Previous studies have assessed availability of specific clinical trials within specific cancer types; however, our study evaluated access to sites that have the resources (i.e., financial, staffing, medical equipment) to conduct a clinical trial via their NCORP or NCI status. Wang et al found that US counties with higher proportions of African Americans are less likely to have access to any prostate cancer clinical trials. ⁴  Additionally, Grant et al assessed the association between Social Vulnerability Index themes and availability of multiple myeloma trials within North Carolina and found similar results to Wang et al. ⁵ 

This cross-sectional study utilized publicly available data of location of NCORP and NCI sites and county-level data for the US. Inclusion criteria included counties within the 50 states and the District of Columbia.

Availability of an NCORP and NCI sites: Individual counties were considered having access to an NCORP or NCI site if a site location was in the corresponding county. NCORP site locations were taken from the NCORP website, which lists all NCORP sites and their addresses. ³  NCI sites were taken from the NCI site county ShapeFile dataset. ⁶ 

County-level demographics and characteristics were abstracted from the Centers for Disease Control and Prevention/Agency for Toxic Substances and Disease Registry’s (CDC/ATSDR) Social Vulnerability Index (SVI). ⁷  The SVI uses 2020 US Census data to determine the communities’ social vulnerability: factors that could weaken a community’s ability to prevent loss, of both human and financial, following a disaster. Sixteen variables make up four themes: 1) socioeconomic status; 2) household characteristics; 3) racial & ethnic minority status; and 4) housing type & transportation. Finally, the overall vulnerability theme combines all four themes. All themes are scored from 0 to 1, which are percentile rankings. For each theme, higher scores represent higher vulnerability.
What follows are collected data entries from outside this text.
==> src/rtl/frame_stack.sv <==
// frame_stack: WebAssembly operand stack with a frame-base stack for CALL/RETURN.
// Locals are addressed relative to the current base; a non-trivial RETURN copies its results down over several cycles.
module frame_stack #(
    parameter int WIDTH       = 8,
    parameter int DEPTH       = 3,
    parameter int FRAME_DEPTH = 1
) (
    input  logic                   clk,
    input  logic                   reset,
    input  logic                   valid,
    input  logic [2:0]             op,
    input  logic [WIDTH-1:0]       data,
    input  logic [DEPTH:0]         offset,
    input  logic [DEPTH:0]         results,
    output logic                   ready,
    output logic [DEPTH:0]         index,
    output logic [DEPTH:0]         base,
    output logic [FRAME_DEPTH:0]   frame,
    output logic [WIDTH-1:0]       out,
    output logic [WIDTH-1:0]       out1,
    output logic [2:0]             status
);
    localparam int ENTRIES = 1 << DEPTH;
    localparam int FRAMES  = 1 << FRAME_DEPTH;

    localparam logic [DEPTH:0]       IDX_ZERO  = (DEPTH+1)'(0);
    localparam logic [DEPTH:0]       IDX_ONE   = (DEPTH+1)'(1);
    localparam logic [DEPTH:0]       IDX_TWO   = (DEPTH+1)'(2);
    localparam logic [DEPTH:0]       IDX_FULL  = (DEPTH+1)'(ENTRIES);
    localparam logic [DEPTH-1:0]     ADDR_ONE  = DEPTH'(1);
    localparam logic [DEPTH-1:0]     ADDR_TWO  = DEPTH'(2);
    localparam logic [FRAME_DEPTH:0] FRM_ZERO  = (FRAME_DEPTH+1)'(0);
    localparam logic [FRAME_DEPTH:0] FRM_ONE   = (FRAME_DEPTH+1)'(1);
    localparam logic [FRAME_DEPTH:0] FRM_FULL  = (FRAME_DEPTH+1)'(FRAMES);

    localparam logic [2:0] OP_NONE    = 3'd0;
    localparam logic [2:0] OP_PUSH    = 3'd1;
    localparam logic [2:0] OP_POP     = 3'd2;
    localparam logic [2:0] OP_REPLACE = 3'd3;
    localparam logic [2:0] OP_CALL    = 3'd4;
    localparam logic [2:0] OP_RETURN  = 3'd5;
    localparam logic [2:0] OP_GET     = 3'd6;
    localparam logic [2:0] OP_SET     = 3'd7;

    localparam logic [2:0] ST_NONE      = 3'd0;
    localparam logic [2:0] ST_EMPTY     = 3'd1;
    localparam logic [2:0] ST_FULL      = 3'd2;
    localparam logic [2:0] ST_UNDERFLOW = 3'd3;
    localparam logic [2:0] ST_OVERFLOW  = 3'd4;
    localparam logic [2:0] ST_FRAME_OVF = 3'd5;
    localparam logic [2:0] ST_FRAME_UNF = 3'd6;
    localparam logic [2:0] ST_BAD_OFS   = 3'd7;

    typedef enum logic {S_IDLE = 1'b0, S_COPY = 1'b1} state_e;

    logic [WIDTH-1:0]     mem_r   [ENTRIES];
    logic [DEPTH:0]       saved_r [FRAMES];
    logic [DEPTH:0]       index_r;
    logic [DEPTH:0]       base_r;
    logic [FRAME_DEPTH:0] frame_r;
    logic [2:0]           status_r;
    state_e               state_r;
    logic [DEPTH-1:0]     src_r;
    logic [DEPTH:0]       cnt_r;
    logic [DEPTH:0]       res_r;

    state_e               state_s;
    logic                 ready_s;
    logic                 accept_s;
    logic [DEPTH:0]       index_s;
    logic [DEPTH:0]       base_s;
    logic [FRAME_DEPTH:0] frame_s;
    logic [2:0]           status_s;
    logic                 mem_we_s;
    logic [DEPTH-1:0]     mem_waddr_s;
    logic [WIDTH-1:0]     mem_wdata_s;
    logic                 save_we_s;
    logic                 copy_start_s;
    logic                 copy_last_s;
    logic [DEPTH:0]       avail_s;
    logic [DEPTH+1:0]     loc_sum_s;
    logic                 loc_bad_s;
    logic [DEPTH-1:0]     loc_addr_s;
    logic [DEPTH:0]       inc_idx_s;
    logic [DEPTH:0]       dec_idx_s;
    logic [DEPTH-1:0]     top_addr_s;
    logic [DEPTH-1:0]     sec_addr_s;
    logic [DEPTH:0]       call_base_s;
    logic [DEPTH:0]       ret_gap_s;
    logic                 ret_trivial_s;
    logic [FRAME_DEPTH:0] frm_dec_s;
    logic [DEPTH:0]       pop_base_s;
    logic [DEPTH:0]       trivial_idx_s;
    logic [DEPTH:0]       commit_idx_s;
    logic [DEPTH-1:0]     cp_dst_s;
    logic [DEPTH-1:0]     cp_src_s;

    function automatic logic [2:0] eval_status(input logic [DEPTH:0] idx, input logic [DEPTH:0] bas);
        if (idx == bas) begin
            return ST_EMPTY;
        end else if (idx == IDX_FULL) begin
            return ST_FULL;
        end else begin
            return ST_NONE;
        end
    endfunction

    // Address and bound arithmetic shared by all ops; index_r >= base_r always holds.
    always_comb begin
        accept_s      = valid && ready_s;
        avail_s       = index_r - base_r;
        loc_sum_s     = {1'b0, base_r} + {1'b0, offset};
        loc_bad_s     = (loc_sum_s >= {1'b0, index_r});
        loc_addr_s    = loc_sum_s[DEPTH-1:0];
        inc_idx_s     = index_r + IDX_ONE;
        dec_idx_s     = index_r - IDX_ONE;
        top_addr_s    = index_r[DEPTH-1:0] - ADDR_ONE;
        sec_addr_s    = index_r[DEPTH-1:0] - ADDR_TWO;
        call_base_s   = index_r - offset;
        ret_gap_s     = index_r - results;
        ret_trivial_s = (results == IDX_ZERO) || (ret_gap_s == base_r);
        frm_dec_s     = frame_r - FRM_ONE;
        pop_base_s    = saved_r[frm_dec_s[FRAME_DEPTH-1:0]];
        trivial_idx_s = base_r + results;
        commit_idx_s  = base_r + res_r;
        copy_last_s   = (cnt_r == (res_r - IDX_ONE));
        cp_dst_s      = base_r[DEPTH-1:0] + cnt_r[DEPTH-1:0];
        cp_src_s      = src_r + cnt_r[DEPTH-1:0];
    end

    // Per-op next state, memory write port and status; failed checks change only status.
    always_comb begin
        index_s      = index_r;
        base_s       = base_r;
        frame_s      = frame_r;
        status_s     = status_r;
        mem_we_s     = 1'b0;
        mem_waddr_s  = index_r[DEPTH-1:0];
        mem_wdata_s  = data;
        save_we_s    = 1'b0;
        copy_start_s = 1'b0;
        if (state_r == S_COPY) begin
            mem_we_s    = 1'b1;
            mem_waddr_s = cp_dst_s;
            mem_wdata_s = mem_r[cp_src_s];
            if (copy_last_s) begin
                index_s  = commit_idx_s;
                base_s   = pop_base_s;
                frame_s  = frm_dec_s;
                status_s = eval_status(commit_idx_s, pop_base_s);
            end else begin
                status_s = status_r;
            end
        end else if (accept_s) begin
            case (op)
                OP_PUSH: begin
                    if (index_r == IDX_FULL) begin
                        status_s = ST_OVERFLOW;
                    end else begin
                        mem_we_s = 1'b1;
                        index_s  = inc_idx_s;
                        status_s = eval_status(inc_idx_s, base_r);
                    end
                end
                OP_POP: begin
                    if (index_r <= base_r) begin
                        status_s = ST_UNDERFLOW;
                    end else begin
                        index_s  = dec_idx_s;
                        status_s = eval_status(dec_idx_s, base_r);
                    end
                end
                OP_REPLACE: begin
                    if (index_r <= base_r) begin
                        status_s = ST_UNDERFLOW;
                    end else begin
                        mem_we_s    = 1'b1;
                        mem_waddr_s = top_addr_s;
                        status_s    = eval_status(index_r, base_r);
                    end
                end
                OP_CALL: begin
                    if (frame_r == FRM_FULL) begin
                        status_s = ST_FRAME_OVF;
                    end else if (offset > avail_s) begin
                        status_s = ST_UNDERFLOW;
                    end else begin
                        save_we_s = 1'b1;
                        base_s    = call_base_s;
                        frame_s   = frame_r + FRM_ONE;
                        status_s  = eval_status(index_r, call_base_s);
                    end
                end
                OP_RETURN: begin
                    if (frame_r == FRM_ZERO) begin
                        status_s = ST_FRAME_UNF;
                    end else if (results > avail_s) begin
                        status_s = ST_UNDERFLOW;
                    end else if (ret_trivial_s) begin
                        index_s  = trivial_idx_s;
                        base_s   = pop_base_s;
                        frame_s  = frm_dec_s;
                        status_s = eval_status(trivial_idx_s, pop_base_s);
                    end else begin
                        copy_start_s = 1'b1;
                    end
                end
                OP_GET: begin
                    if (loc_bad_s) begin
                        status_s = ST_BAD_OFS;
                    end else if (index_r == IDX_FULL) begin
                        status_s = ST_OVERFLOW;
                    end else begin
                        mem_we_s    = 1'b1;
                        mem_wdata_s = mem_r[loc_addr_s];
                        index_s     = inc_idx_s;
                        status_s    = eval_status(inc_idx_s, base_r);
                    end
                end
                OP_SET: begin
                    if (loc_bad_s) begin
                        status_s = ST_BAD_OFS;
                    end else begin
                        mem_we_s    = 1'b1;
                        mem_waddr_s = loc_addr_s;
                        status_s    = eval_status(index_r, base_r);
                    end
                end
                default: status_s = eval_status(index_r, base_r);
            endcase
        end else begin
            status_s = status_r;
        end
    end

    // FSM next state: a non-trivial RETURN enters COPY until its last element moves.
    always_comb begin
        state_s = state_r;
        case (state_r)
            S_IDLE: begin
                if (copy_start_s) state_s = S_COPY;
                else state_s = S_IDLE;
            end
            S_COPY: begin
                if (copy_last_s) state_s = S_IDLE;
                else state_s = S_COPY;
            end
            default: state_s = S_IDLE;
        endcase
    end

    // FSM outputs.
    always_comb begin
        case (state_r)
            S_IDLE:  ready_s = 1'b1;
            S_COPY:  ready_s = 1'b0;
            default: ready_s = 1'b1;
        endcase
    end

    // State register, stack pointers, saved bases and latched RETURN parameters.
    always_ff @(posedge clk) begin
        if (reset) begin
            state_r  <= S_IDLE;
            index_r  <= IDX_ZERO;
            base_r   <= IDX_ZERO;
            frame_r  <= FRM_ZERO;
            status_r <= ST_EMPTY;
            src_r    <= {DEPTH{1'b0}};
            cnt_r    <= IDX_ZERO;
            res_r    <= IDX_ZERO;
            for (int i = 0; i < FRAMES; i++) begin
                saved_r[i] <= IDX_ZERO;
            end
        end else begin
            state_r  <= state_s;
            index_r  <= index_s;
            base_r   <= base_s;
            frame_r  <= frame_s;
            status_r <= status_s;
            if (save_we_s) begin
                saved_r[frame_r[FRAME_DEPTH-1:0]] <= base_r;
            end
            if (copy_start_s) begin
                src_r <= ret_gap_s[DEPTH-1:0];
                res_r <= results;
                cnt_r <= IDX_ZERO;
            end else if (state_r == S_COPY) begin
                cnt_r <= cnt_r + IDX_ONE;
            end
        end
    end

    // Operand storage is deliberately not cleared; reset only suppresses writes.
    always_ff @(posedge clk) begin
        if (!reset && mem_we_s) begin
            mem_r[mem_waddr_s] <= mem_wdata_s;
        end
    end

    // Top-of-stack views.
    always_comb begin
        if (index_r == IDX_ZERO) out = {WIDTH{1'b0}};
        else out = mem_r[top_addr_s];
        if (index_r < IDX_TWO) out1 = {WIDTH{1'b0}};
        else out1 = mem_r[sec_addr_s];
    end

    assign ready  = ready_s;
    assign index  = index_r;
    assign base   = base_r;
    assign frame  = frame_r;
    assign status = status_r;

endmodule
Overall vulnerability theme: According to the CDC/ATSDR documentation, those counties with scores 0.90-1.0 are considered the highest vulnerable counties; 90% of counties are less vulnerable and 10% are more vulnerable. We used this logic to dichotomize counties. The following variables are included for each theme: 

• Socioeconomic status theme: Below 150% poverty, unemployed, housing cost burden, no high school diploma, and no health insurance.
• Household characteristics theme: Aged 65 & older, aged 17 & younger, civilians with a disability, single-parent households, and English language proficiency.
• Racial & ethnic minority status theme: Hispanic or Latino (of any race); Not Hispanic or Latino for Black and African American, American Indian and Alaska Native, Asian, Native Hawaiian and Other Pacific Islander, two or more races, other races.
• Housing type & transportation theme: Multi-unit structures, mobile homes, crowding, no vehicle, and group quarters.  
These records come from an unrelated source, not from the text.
===== src/rtl/ifu_fifo.sv =====
// Small FIFO of {pc, inst} entries between fetch and decode, with a one-cycle flush.
module ifu_fifo
    import ifu_pkg::*;
#(
    parameter int DEPTH = 2,
    localparam int CNT_W = $clog2(DEPTH + 1)
) (
    input  logic             clock,
    input  logic             reset,
    input  logic             flush,
    input  logic             push,
    input  ifu_entry_t       push_entry,
    input  logic             pop,
    output ifu_entry_t       head,
    output logic [CNT_W-1:0] count
);

    localparam int PTR_W = $clog2(DEPTH);

    logic [PTR_W-1:0] wr_ptr_reg;
    logic [PTR_W-1:0] rd_ptr_reg;
    logic [CNT_W-1:0] count_reg;
    ifu_entry_t       mem_reg [DEPTH];

    // Explicit wrap so non-power-of-two depths work.
    function automatic logic [PTR_W-1:0] ptr_inc(input logic [PTR_W-1:0] p);
        return (p == PTR_W'(DEPTH - 1)) ? '0 : p + PTR_W'(1);
    endfunction

    always_ff @(posedge clock) begin
        if (reset || flush) begin
            wr_ptr_reg <= '0;
            rd_ptr_reg <= '0;
            count_reg  <= '0;
        end else begin
            if (push) wr_ptr_reg <= ptr_inc(wr_ptr_reg);
            if (pop)  rd_ptr_reg <= ptr_inc(rd_ptr_reg);
            case ({push, pop})
                2'b10:   count_reg <= count_reg + CNT_W'(1);
                2'b01:   count_reg <= count_reg - CNT_W'(1);
                default: count_reg <= count_reg;
            endcase
        end
    end

    // Storage carries no reset; validity is tracked by count_reg alone.
    generate
        for (genvar gi = 0; gi < DEPTH; gi++) begin : g_entry
            always_ff @(posedge clock) begin
                if (push && (wr_ptr_reg == PTR_W'(gi))) begin
                    mem_reg[gi] <= push_entry;
                end
            end
        end
    endgenerate

    assign head  = mem_reg[rd_ptr_reg];
    assign count = count_reg;

endmodule


===== src/rtl/ifu_pc_seq.sv =====
// PC sequencer: issues fetch addresses, buffers returning words toward decode, handles redirects.
// Optional ebreak halt detection is enabled by defining IFU_HALT_DETECT_EN.
module ifu_pc_seq
    import ifu_pkg::*;
#(
    parameter logic [31:0] RESET_PC = RESET_PC_DEFAULT,
    parameter int          DEPTH    = 2
) (
    input  logic        clock,
    input  logic        reset,
    output logic [31:0] fetch_addr,
    input  logic [31:0] fetch_data,
    input  logic        redirect_valid,
    input  logic [31:0] redirect_pc,
    output logic        out_valid,
    input  logic        out_ready,
    output logic [31:0] out_pc,
    output logic [31:0] out_inst,
    output logic        halted
);

    localparam int CNT_W = $clog2(DEPTH + 1);

    logic [31:0]      pc_reg;
    logic [31:0]      inflight_pc_reg;
    logic             inflight_valid_reg;
    ifu_state_e       state_reg;

    logic             push;
    logic             pop;
    logic             halt_hit;
    logic             issue;
    logic [CNT_W-1:0] count;
    logic [CNT_W:0]   occ_next;
    ifu_entry_t       push_entry;
    ifu_entry_t       head;

    assign push     = inflight_valid_reg && !redirect_valid;
    assign pop      = out_valid && out_ready;
    assign occ_next = {1'b0, count} + {{CNT_W{1'b0}}, push} - {{CNT_W{1'b0}}, pop};

`ifdef IFU_HALT_DETECT_EN
    assign halt_hit = push && (fetch_data == EBREAK_INST);
`else
    assign halt_hit = 1'b0;
`endif

    // The ebreak push also blocks issue on its own edge so nothing past it is fetched.
    assign issue = (state_reg == RUN) && !redirect_valid && !halt_hit
                   && (occ_next < (CNT_W + 1)'(DEPTH));

    assign push_entry = '{pc: inflight_pc_reg, inst: fetch_data};

    always_ff @(posedge clock) begin
        if (reset) begin
            pc_reg             <= RESET_PC;
            inflight_pc_reg    <= RESET_PC;
            inflight_valid_reg <= 1'b0;
            state_reg          <= RUN;
        end else if (redirect_valid) begin
            pc_reg             <= redirect_pc;
            inflight_valid_reg <= 1'b0;
            state_reg          <= RUN;
        end else begin
            inflight_valid_reg <= issue;
            if (issue) begin
                inflight_pc_reg <= pc_reg;
                pc_reg          <= pc_reg + 32'd4;
            end
            if (halt_hit) state_reg <= HALTED;
        end
    end

    ifu_fifo #(
        .DEPTH(DEPTH)
    ) u_fifo (
        .clock     (clock),
        .reset     (reset),
        .flush     (redirect_valid),
        .push      (push),
        .push_entry(push_entry),
        .pop       (pop),
        .head      (head),
        .count     (count)
    );

    assign fetch_addr = pc_reg;
    assign out_valid  = (count != '0);
    assign out_pc     = head.pc;
    assign out_inst   = head.inst;
    assign halted     = (state_reg == HALTED);

endmodule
Rural-Urban Continuum Codes (RUCC): We included 2013 RUCC from the Area Health Resource File dataset for each county. RUCC scores range from 1-9 with scores 1-3 representing metropolitan areas, 4-6 representing suburban areas, and scores 7-9 representing rural areas. Additional information on household with a broadband internet subscription was abstracted from the SVI dataset.

First, we geocoded NCORP and NCI sites to the map. Next, we included information from the Social Vulnerability Index dataset. The overall theme was dichotomized into the highest vulnerable counties (upper 10% vs other 90%). The subthemes were split into four classes each. However, for the models, the subthemes were kept continuous and the model also contained RUCC. Geocoding was performed using ArcGIS software. We also ran modified Poisson regression models with robust standard errors estimating risk ratios (RR) and 95% confidence intervals (CI) to assess the relationship between SVI themes and availability of both NCORP and NCI sites. These analyses were performed using SAS© software, version 9.4 (SAS Institute, Cary, NC).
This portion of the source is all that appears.